Regional Facts


Guam: Geography and Facts

Guam is the westernmost possession of the United States organized as an unincorporated territory with an established civilian government.  It is the largest and southernmost island of the Mariana Islands archipelago located in the western Pacific Ocean.  Guam is also the largest island in Micronesia. 


Guam lies between 13.2°N and 13.7°N and between 144.6°E and 145.0°E, and has an area of 209 square miles.   It is approximately 6,000 miles west of San Francisco; 3,700 miles west-southwest of Honolulu; 1,500 miles southeast of Tokyo; 2,100 miles southeast of Hong Kong; 1,500 miles east of Manila; and 3,100 miles northwest of Sydney. 


The Marianas Trench, a subduction zone with the deepest known ocean depth, lies beside the Mariana Islands chain to the east.  The island experiences occasional earthquakes with magnitudes ranging from 5.0 to 8.7 in recent years.

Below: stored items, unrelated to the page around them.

File: src/rtl/verificador_de_senha.sv
// Keypad password lock: timed unlock, wrong-attempt alarm and two-step password change.
// Defining BLOQUEIO_EN adds a lockout after MAX_TENTATIVAS consecutive failures.
module verificador_de_senha #(
    parameter logic [79:0] SENHA_PADRAO   = 80'hFFFF_FFFF_FFFF_FFFF_1234,
    parameter int          T_ABERTO       = 500,
    parameter int          T_ERRO         = 100,
    parameter int          T_BLOQUEIO     = 1000,
    parameter int          MAX_TENTATIVAS = 3
) (
    input  logic        clk,
    input  logic        rst,
    input  logic [79:0] digitos_value,
    input  logic        digitos_valid,
    input  logic        modo_config,
    output logic        teclado_enable,
    output logic        destrancar,
    output logic        alarme,
    output logic        bloqueado
);

    if (T_ABERTO < 1 || T_ABERTO > 65536 || T_ERRO < 1 || T_ERRO > 65536 ||
        T_BLOQUEIO < 1 || T_BLOQUEIO > 65536 || MAX_TENTATIVAS < 1) begin : g_param_invalido
        $error("verificador_de_senha: timer values must be 1..65536 and MAX_TENTATIVAS >= 1");
    end

    typedef enum logic [2:0] {
        INICIO,
        AGUARDA,
        VERIFICA,
        ABERTO,
        ERRO,
        CFG_NOVA,
        CFG_CONFIRMA
`ifdef BLOQUEIO_EN
        , BLOQUEADO
`endif
    } estado_t;

    localparam logic [15:0] CARGA_ABERTO = 16'(T_ABERTO - 1);
    localparam logic [15:0] CARGA_ERRO   = 16'(T_ERRO - 1);

    function automatic logic eh_cancel(input logic [79:0] d);
        return (d == {20{4'hB}}) || (d == {20{4'hE}});
    endfunction

    // A password needs at least four real digits in the most recent positions.
    function automatic logic eh_curta(input logic [79:0] d);
        return (d[3:0] == 4'hF) || (d[7:4] == 4'hF) ||
               (d[11:8] == 4'hF) || (d[15:12] == 4'hF);
    endfunction

    estado_t     estado_q, estado_d;
    logic [15:0] timer_q, timer_d;
    logic [79:0] senha_q;
    logic [79:0] candidato_q;
    logic [79:0] entrada_q;
    logic        valid_ok;
    logic        captura_entrada;
    logic        captura_cand;
    logic        grava_senha;
    logic        falha_cfg;

`ifdef BLOQUEIO_EN
    localparam int          FALHAS_W   = $clog2(MAX_TENTATIVAS + 1);
    localparam logic [15:0] CARGA_BLOQ = 16'(T_BLOQUEIO - 1);
    localparam logic [FALHAS_W-1:0] FALHAS_MAX = FALHAS_W'(MAX_TENTATIVAS);

    logic [FALHAS_W-1:0] falhas_q;
    logic                inc_falha;
    logic                zera_falha;
`endif

    // Keypad strobes only count while the registered enable is high.
    assign valid_ok = digitos_valid && teclado_enable;

    always_comb begin
        estado_d        = estado_q;
        captura_entrada = 1'b0;
        captura_cand    = 1'b0;
        grava_senha     = 1'b0;
        falha_cfg       = 1'b0;
`ifdef BLOQUEIO_EN
        inc_falha       = 1'b0;
        zera_falha      = 1'b0;
`endif
        case (estado_q)
            INICIO: estado_d = AGUARDA;
            AGUARDA: begin
                if (valid_ok && !eh_cancel(digitos_value)) begin
                    captura_entrada = 1'b1;
                    estado_d        = VERIFICA;
                end
            end
            VERIFICA: begin
                if (entrada_q == senha_q) begin
                    estado_d = ABERTO;
`ifdef BLOQUEIO_EN
                    zera_falha = 1'b1;
`endif
                end else begin
                    estado_d = ERRO;
`ifdef BLOQUEIO_EN
                    inc_falha = 1'b1;
`endif
                end
            end
            ABERTO: begin
                if (timer_q == 16'd0) estado_d = modo_config ? CFG_NOVA : AGUARDA;
            end
            ERRO: begin
                if (timer_q == 16'd0) begin
`ifdef BLOQUEIO_EN
                    estado_d = (falhas_q == FALHAS_MAX) ? BLOQUEADO : AGUARDA;
`else
                    estado_d = AGUARDA;
`endif
                end
            end
`ifdef BLOQUEIO_EN
            BLOQUEADO: begin
                if (timer_q == 16'd0) begin
                    zera_falha = 1'b1;
                    estado_d   = AGUARDA;
                end
            end
`endif
            CFG_NOVA: begin
                if (valid_ok) begin
                    if (eh_cancel(digitos_value) || eh_curta(digitos_value)) begin
                        estado_d = AGUARDA;
                    end else begin
                        captura_cand = 1'b1;
                        estado_d     = CFG_CONFIRMA;
                    end
                end
            end
            CFG_CONFIRMA: begin
                if (valid_ok) begin
                    estado_d = AGUARDA;
                    if (digitos_value == candidato_q) grava_senha = 1'b1;
                    else                              falha_cfg   = 1'b1;
                end
            end
            default: estado_d = INICIO;
        endcase

        // Timers reload when a timed state is entered and free-run down to zero otherwise.
        timer_d = (timer_q != 16'd0) ? timer_q - 16'd1 : 16'd0;
        if (estado_d != estado_q) begin
            case (estado_d)
                ABERTO:    timer_d = CARGA_ABERTO;
                ERRO:      timer_d = CARGA_ERRO;
`ifdef BLOQUEIO_EN
                BLOQUEADO: timer_d = CARGA_BLOQ;
`endif
                default:   timer_d = 16'd0;
            endcase
        end
    end

    always_ff @(posedge clk or negedge rst) begin
        if (!rst) begin
            estado_q       <= INICIO;
            timer_q        <= 16'd0;
            senha_q        <= SENHA_PADRAO;
            candidato_q    <= '1;
            teclado_enable <= 1'b0;
            destrancar     <= 1'b0;
            alarme         <= 1'b0;
        end else begin
            estado_q       <= estado_d;
            timer_q        <= timer_d;
            if (captura_cand) candidato_q <= digitos_value;
            if (grava_senha)  senha_q     <= candidato_q;
            // Outputs are decoded from the next state so they line up with estado_q.
            teclado_enable <= (estado_d == AGUARDA) || (estado_d == CFG_NOVA) ||
                              (estado_d == CFG_CONFIRMA);
            destrancar     <= (estado_d == ABERTO);
            alarme         <= (estado_d == ERRO) || falha_cfg;
        end
    end

    always_ff @(posedge clk) begin
        if (captura_entrada) entrada_q <= digitos_value;
    end

`ifdef BLOQUEIO_EN
    always_ff @(posedge clk or negedge rst) begin
        if (!rst) begin
            falhas_q  <= '0;
            bloqueado <= 1'b0;
        end else begin
            if (zera_falha)                              falhas_q <= '0;
            else if (inc_falha && falhas_q != FALHAS_MAX) falhas_q <= falhas_q + 1'b1;
            bloqueado <= (estado_d == BLOQUEADO);
        end
    end
`else
    assign bloqueado = 1'b0;
`endif

endmodule

File: config.mk
export PLATFORM = sky130hd
export DESIGN_NAME = verificador_de_senha
export DESIGN_NICKNAME = d
export VERILOG_FILES = /design/src/rtl/verificador_de_senha.sv
export SDC_FILE = /design/constraint.sdc
export NUM_CORES = 1
export LEC_CHECK = 0
export BUFFER_PORTS_ARGS = -buffer_cell sky130_fd_sc_hd__buf_2
export CAP_MARGIN = 20
export CORE_MARGIN = 4
export CORE_UTILIZATION = 55
export DETAILED_ROUTE_END_ITERATION = 8
export GPL_TIMING_DRIVEN = 0
export PLACE_DENSITY_LB_ADDON = 0.3
export SLEW_MARGIN = 5
export SYNTH_ARGS = -nofsm -noshare
export SYNTH_HDL_FRONTEND = slang
export SYNTH_SLANG_ARGS = --single-unit
File: constraint.sdc
create_clock -name clk -period 4.36 [get_ports clk]
set_input_delay 0.654 -clock clk [delete_from_list [all_inputs] [get_ports clk]]
set_output_delay 0.654 -clock clk [all_outputs]
set_load 0.02 [all_outputs]
==> impl_metrics.prom, run 1 <==
# TYPE chip_impl_metric gauge
chip_impl_metric{name="synth_warnings",unit=""} 0
chip_impl_metric{name="num-fill-cells",unit=""} 1699
chip_impl_metric{name="internal-power",unit="mW"} 4.16
chip_impl_metric{name="p_sw",unit="mW"} 1.10
chip_impl_info{name="cp-end-kind",value="register"} 1
chip_impl_metric{name="met2WireLength",unit="mm"} 14.9
chip_impl_metric{name="vias_per_cell",unit=""} 5.91
chip_impl_metric{name="post-route-period-util",unit=""} 0.799
chip_impl_metric{name="tot_pwr",unit="mW"} 5.26
chip_impl_metric{name="netlist.area_leader.share",unit=""} 0.312
chip_impl_metric{name="grt_start_max_net_pins",unit=""} 103
chip_impl_metric{name="ys_seq_area_frac",unit=""} 0.569
chip_impl_metric{name="timing.final.max_slew_violations",unit=""} 0
chip_impl_metric{name="timing.critical_path.arrival",unit="ns"} 3.95
chip_impl_metric{name="cts_max_path_buffers",unit=""} 3
chip_impl_info{name="dominantRegCellSynth",value="sky130_fd_sc_hd__dfstp_2"} 1
chip_impl_metric{name="clk-insertion-delay-late",unit="ns"} 0.54
chip_impl_metric{name="clock_transition_time_at_the_flip_flop_clock_pins_of_the_worst_setup_and_hold_paths",unit="ns"} 0.06
chip_impl_metric{name="port-buffer-count",unit=""} 86
chip_impl_metric{name="via_count_of_the_first_global_routing_pass",unit=""} 7745
chip_impl_metric{name="die_width",unit="um"} 159
chip_impl_metric{name="cts.hold.buffers_added",unit=""} 0
chip_impl_metric{name="postSynthAreaPerCell",unit="um2"} 14.4
chip_impl_info{name="clock_tree.root_cell",value="sky130_fd_sc_hd__clkbuf_16"} 1
chip_impl_info{name="critical_path.most_common_cell",value="sky130_fd_sc_hd__nand4_1"} 1
chip_impl_info{name="synth_area_leader_cell",value="sky130_fd_sc_hd__dfstp_2"} 1
chip_impl_metric{name="first_pass_iters",unit=""} 5
chip_impl_metric{name="detailedPlacementHpwl",unit="mm"} 22.3
chip_impl_metric{name="number_of_enable_flip_flop_cells_after_synthesis",unit=""} 80
chip_impl_metric{name="first_iter_violations",unit=""} 519
chip_impl_metric{name="design.final.nets",unit=""} 1075
chip_impl_metric{name="finalWirelength",unit="mm"} 31.0
chip_impl_metric{name="grt_pass1_wl",unit="mm"} 47.3
chip_impl_metric{name="grt_util_all_layers",unit=""} 0.241
chip_impl_metric{name="ff_latch_count_synth",unit=""} 262
chip_impl_metric{name="ctsHtreeMaxLevel",unit=""} 1
chip_impl_info{name="maxUsedRoutingLayer",value="met4"} 1
chip_impl_info{name="cpLargestDelayFamily",value="simple AND/OR/NAND/NOR gates"} 1
chip_impl_metric{name="antenna_found_initial",unit=""} 0
chip_impl_metric{name="floorplan.rows",unit=""} 55
chip_impl_metric{name="cts.repair.resized",unit=""} 0
chip_impl_metric{name="insertedDiodeCount",unit=""} 0
chip_impl_metric{name="drive_above_1_share",unit=""} 0.483
chip_impl_metric{name="route.antenna.remaining_nets",unit=""} 0
chip_impl_metric{name="cts_made_buffers",unit=""} 28
chip_impl_metric{name="clock_sink_count",unit=""} 262
chip_impl_metric{name="p_sw_frac",unit=""} 0.209
chip_impl_metric{name="grt-ovfl-total",unit=""} 0
chip_impl_metric{name="gpl.final_weighted_congestion",unit=""} 0.857
chip_impl_info{name="worstPathCellList",value="buf_2 > nor4bb_1 > nand4_1 > nor4_1 > o21ai_1 > nand4_1 > buf_4 > buf_6 > mux2_2"} 1
chip_impl_metric{name="fin_crit",unit="ns"} 3.49
chip_impl_metric{name="postCtsSetupBuffers",unit=""} 0
chip_impl_info{name="synth_area_leaders",value="sky130_fd_sc_hd__dfstp_2, sky130_fd_sc_hd__edfxtp_1, sky130_fd_sc_hd__mux2_4"} 1
chip_impl_metric{name="worst_margin_pin_slew",unit="ns"} 0.974
chip_impl_metric{name="crit_fanout",unit=""} 10
chip_impl_metric{name="clockPowerShare",unit=""} 0.478
chip_impl_metric{name="timing.slew.headroom",unit=""} 0.344
chip_impl_info{name="hp-class",value="input port to asynchronous set/reset pin"} 1
chip_impl_metric{name="nets_in_the_synthesized_netlist",unit=""} 955
chip_impl_info{name="synth_commonest_cells",value="sky130_fd_sc_hd__dfstp_2, sky130_fd_sc_hd__xnor2_1, sky130_fd_sc_hd__edfxtp_1, sky130_fd_sc_hd__mux2_4, sky130_fd_sc_hd__mux2_2"} 1
chip_impl_metric{name="synth_cell_type_count",unit=""} 65
chip_impl_metric{name="initial_standard_cell_utilization_of_the_core",unit=""} 0.556
chip_impl_metric{name="timing.critical_path.buf_inv",unit=""} 3
chip_impl_metric{name="floorplan.core_area",unit="mm2"} 0.0226
chip_impl_metric{name="dieArea",unit="mm2"} 0.0253
chip_impl_metric{name="routedLengthMet1",unit="mm"} 13.6
chip_impl_info{name="cts_tree",value="done"} 1
chip_impl_info{name="startpoint_type",value="input port"} 1
chip_impl_metric{name="synth_cells",unit=""} 870
chip_impl_metric{name="critPathRequiredTime",unit="ns"} 4.82
chip_impl_metric{name="crit_path_max_incr_delay",unit="ns"} 0.83
chip_impl_metric{name="worst_vdd_rail_ir_drop",unit="V"} 0.000327
chip_impl_metric{name="timing.final.ws_setup",unit="ns"} 0.874
chip_impl_metric{name="fin_setup_tns",unit="ns"} 0
chip_impl_info{name="status",value="finished, final reports clean"} 1
chip_impl_metric{name="hold_viol",unit=""} 0
chip_impl_metric{name="met3RoutedLength",unit="mm"} 1.48
chip_impl_metric{name="comb_power_share",unit=""} 0.038
chip_impl_metric{name="pre_cts_ws",unit="ns"} 0.525
chip_impl_info{name="slowest_stage",value="sky130_fd_sc_hd__nor4_1"} 1
chip_impl_metric{name="design.portCount",unit=""} 88
chip_impl_metric{name="final_core_utilization",unit=""} 0.640
chip_impl_metric{name="drc",unit=""} 0
chip_impl_metric{name="die_h",unit="um"} 159
chip_impl_info{name="post-synth-top-count-cell",value="sky130_fd_sc_hd__dfstp_2"} 1
chip_impl_metric{name="timing.fmax",unit="MHz"} 287
chip_impl_info{name="grt_setup_unrepaired",value="false"} 1
chip_impl_metric{name="syn_to_final_growth",unit="%"} 15.1
chip_impl_metric{name="setup-violations-final",unit=""} 0
chip_impl_metric{name="post_synthesis_cell_area",unit="mm2"} 0.0125
chip_impl_metric{name="max_capacitance_violation_count",unit=""} 0
chip_impl_metric{name="routed-via-count",unit=""} 7660
chip_impl_metric{name="dp.cells",unit=""} 1245
chip_impl_info{name="worst-setup-path-type",value="input port to register"} 1
chip_impl_metric{name="wl_per_cell",unit="um"} 23.9
chip_impl_metric{name="final_cells",unit=""} 1297
chip_impl_metric{name="power_leakage",unit="nW"} 5.71
chip_impl_metric{name="power.sequential.fraction",unit=""} 0.484
chip_impl_metric{name="pwr_density_cell",unit="mW/mm2"} 364
chip_impl_metric{name="clock_skew",unit="ns"} 0.0105
chip_impl_metric{name="synthArstFlopShare",unit=""} 0.695
-- sequential cells by signal, summed over array words and instances, names as in the netlist --
signal	flops
candidato_q	80
entrada_q	80
senha_q	80
timer_q	16
estado_q	3
alarme	1
destrancar	1
teclado_enable	1
-- per-layer routing --
metal,vias to the layer above,global-route usage
met4,0,0.0805
met5,-,0
met1,3948,0.337
met3,53,0.0324
li1,3435,-
met2,224,0.395
-- final cells by class --
cell class | count | area [um2] | area share
timing repair buffer | 90 | 543 | 0.0376
clock inverter | 9 | 144 | 0.00997
tap | 285 | 357 | 0.0247
clock buffer | 43 | 838 | 0.0581
multi-input combinational | 559 | 5080 | 0.352
sequential | 262 | 7140 | 0.495
buffer | 28 | 250 | 0.0173
inverter | 21 | 78.8 | 0.00546
-- power groups by stage --
stage / combinational (mW) / sequential [mW] / clock [mW]
floorplan: 0.0486 / 2.58 / 0
global placement: 0.196 / 2.58 / 0
detailed placement: 0.201 / 2.58 / 0
CTS: 0.202 / 2.54 / 2.54
global route: 0.217 / 2.54 / 2.65
finish: 0.201 / 2.54 / 2.51
-- metrics by stage --
stage / instance area [um2] / hold WS, ns
final: 14400 / 0.209
after global placement: 13300 / 0.486
after floorplan: 12500 / 0.358
after CTS: 14400 / 0.228
after global routing: 14400 / 0.277
after detailed placement: 13500 / 0.497
-- logic make-up (layout without fill, tap and decap cells) --
group,after synthesis,after routing,share of synthesized area
AO/OA/AOI/OAI,55,55,0.0319
XOR/XNOR,157,157,0.110
adder cells (fa/ha/maj),1,1,0.000997
buffers and inverters,49,191,0.0262
flip-flops,262,262,0.569
multiplexers,156,156,0.163
other,1,1,0.000299
AND/OR/NAND/NOR,189,189,0.0982
-- final timing paths --
kind | cells after the start | start | end | slack, ns
max | 9 | digitos_value[24] | candidato_q[66] | 0.87
min | 1 | rst | senha_q[15] | 0.21
max reg2reg | 8 | senha_q[78] | timer_q[2] | 1.05
min reg2reg | 2 | candidato_q[29] | senha_q[29] | 0.50
max in group asynchronous | 2 | rst | candidato_q[66] | 3.26
min in group clk | 1 | digitos_value[55] | entrada_q[55] | 0.34
-- placed cells by master, fill, tap and decap left out, types with 14 or more instances in the layout --
cell and n:
sky130_fd_sc_hd__dfstp_2 149, sky130_fd_sc_hd__xnor2_1 128, sky130_fd_sc_hd__buf_2 92, sky130_fd_sc_hd__edfxtp_1 80, sky130_fd_sc_hd__mux2_4 79, sky130_fd_sc_hd__mux2_2 75
sky130_fd_sc_hd__nand4_1 54, sky130_fd_sc_hd__nand2_1 34, sky130_fd_sc_hd__dfrtp_1 33, sky130_fd_sc_hd__xor2_1 29, sky130_fd_sc_hd__clkbuf_16 29, sky130_fd_sc_hd__inv_1 21
sky130_fd_sc_hd__nor4_1 19, sky130_fd_sc_hd__nor2_1 14
No activity file was read; power rests on OpenSTA's default activity.
==> run 2: changes to the inputs <==
--- a/config.mk
+++ b/config.mk
@@ -8,7 +8,7 @@
 export BUFFER_PORTS_ARGS = -buffer_cell sky130_fd_sc_hd__buf_2
 export CAP_MARGIN = 20
 export CORE_MARGIN = 4
-export CORE_UTILIZATION = 55
+export CORE_UTILIZATION = 61
 export DETAILED_ROUTE_END_ITERATION = 8
 export GPL_TIMING_DRIVEN = 0
 export PLACE_DENSITY_LB_ADDON = 0.3
==> constraint.sdc (replaced) <==
create_clock -name clk -period 3.4 [get_ports clk]
set_input_delay 0.51 -clock clk [delete_from_list [all_inputs] [get_ports clk]]
set_output_delay 0.51 -clock clk [all_outputs]
set_load 0.02 [all_outputs]
==> run 2 against run 1 <==
  * Clock power is 15% higher
  * Global-route usage grew 3.3 points
  * Highest routed layer unchanged
  * Core utilization grew 6.8 points
  * Combinational power grew 28%
  * Clock-buffer cell count is 2 higher
  * Wire length is 0.22% lower
  * Clock skew grew 0.0029 ns
  * Setup slack worse by 0.68 ns
  * Register-to-register slack got worse by 0.79 ns
  * Largest cell class unchanged
  * Non-clock buffer count unchanged
  * The flow now finishes with violations (hold timing)
  * Critical path type unchanged
  * Hold slack worse by 0.21 ns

The climate is characterized as tropical marine.  Tropical storms and typhoons pass near the islands.  In December 2002, Super Typhoon Pongsona, with sustained winds of 125 mph, hit the island leaving massive destruction. 


The island's capital is Hagåtña (formerly Agana) in the central region.  The population of Guam was 154,805 (US Census 2000), and is most dense in the northern and central regions.  The largest ethnic group is the native Chamorros.  The official languages of the island are English and Chamorro.  Guam's economy is mainly supported by tourism (primarily from Japan) and US military bases.


Guam Building Codes:
IBC 2009 (Effective date: Dec. 16, 2009)
Basic Wind Speed 170mph
Seismic Zone 4






Northern Mariana Islands (CNMI): Geography and Facts

The Commonwealth of the Northern Mariana Islands (CNMI), consists of fifteen islands along the Marianas Trench in the western Pacific Ocean, north of the island of Guam.   It is a commonwealth in political union with the United States since 1978. 


Saipan is the largest island and capital of the CNMI, located approximately 120 miles north of Guam.  Other principal islands include Tinian and Rota.  Tinian is about 5 miles southwest of Saipan across the Saipan Channel, and its casino resort development attract tourism from Asia.  Rota is the southernmost island of the archipelago.  These three municipalities have seaports and international airports, and are the only permanently populated islands. 


The string of northernmost islands form the Northern Islands Municipality, which have been largely evacuated due to volcanic threat.   Occasional earthquakes are experienced on all islands.


The climate is characterized as tropical marine, moderated by seasonal northeast trade winds.  Tropical storms, typhoons and super typhoons pass near the islands. 


CNMI has a population of 69,221 (US Census 2000).  The official languages are English and Chamorro.   After the demise of the garment manufacturing industry in the mid-2000's, the economy relies on tourism, mainly from Japan, followed by Korea, China and Russia.


CNMI Building Codes:
IBC 2009
Design Wind Load 175mph
Seismic Zone 4





Time Zone

UTC +10 hours (Chamorro Time zone, no Daylight Saving Time). 


Guam is located west of the International Dateline and is one day ahead of continental United States and Hawaii.  Guam is 15 hours ahead of Eastern Standard Time, and 19 hours ahead of Pacific Standard Time.  Guam does not observe Daylight Saving Time.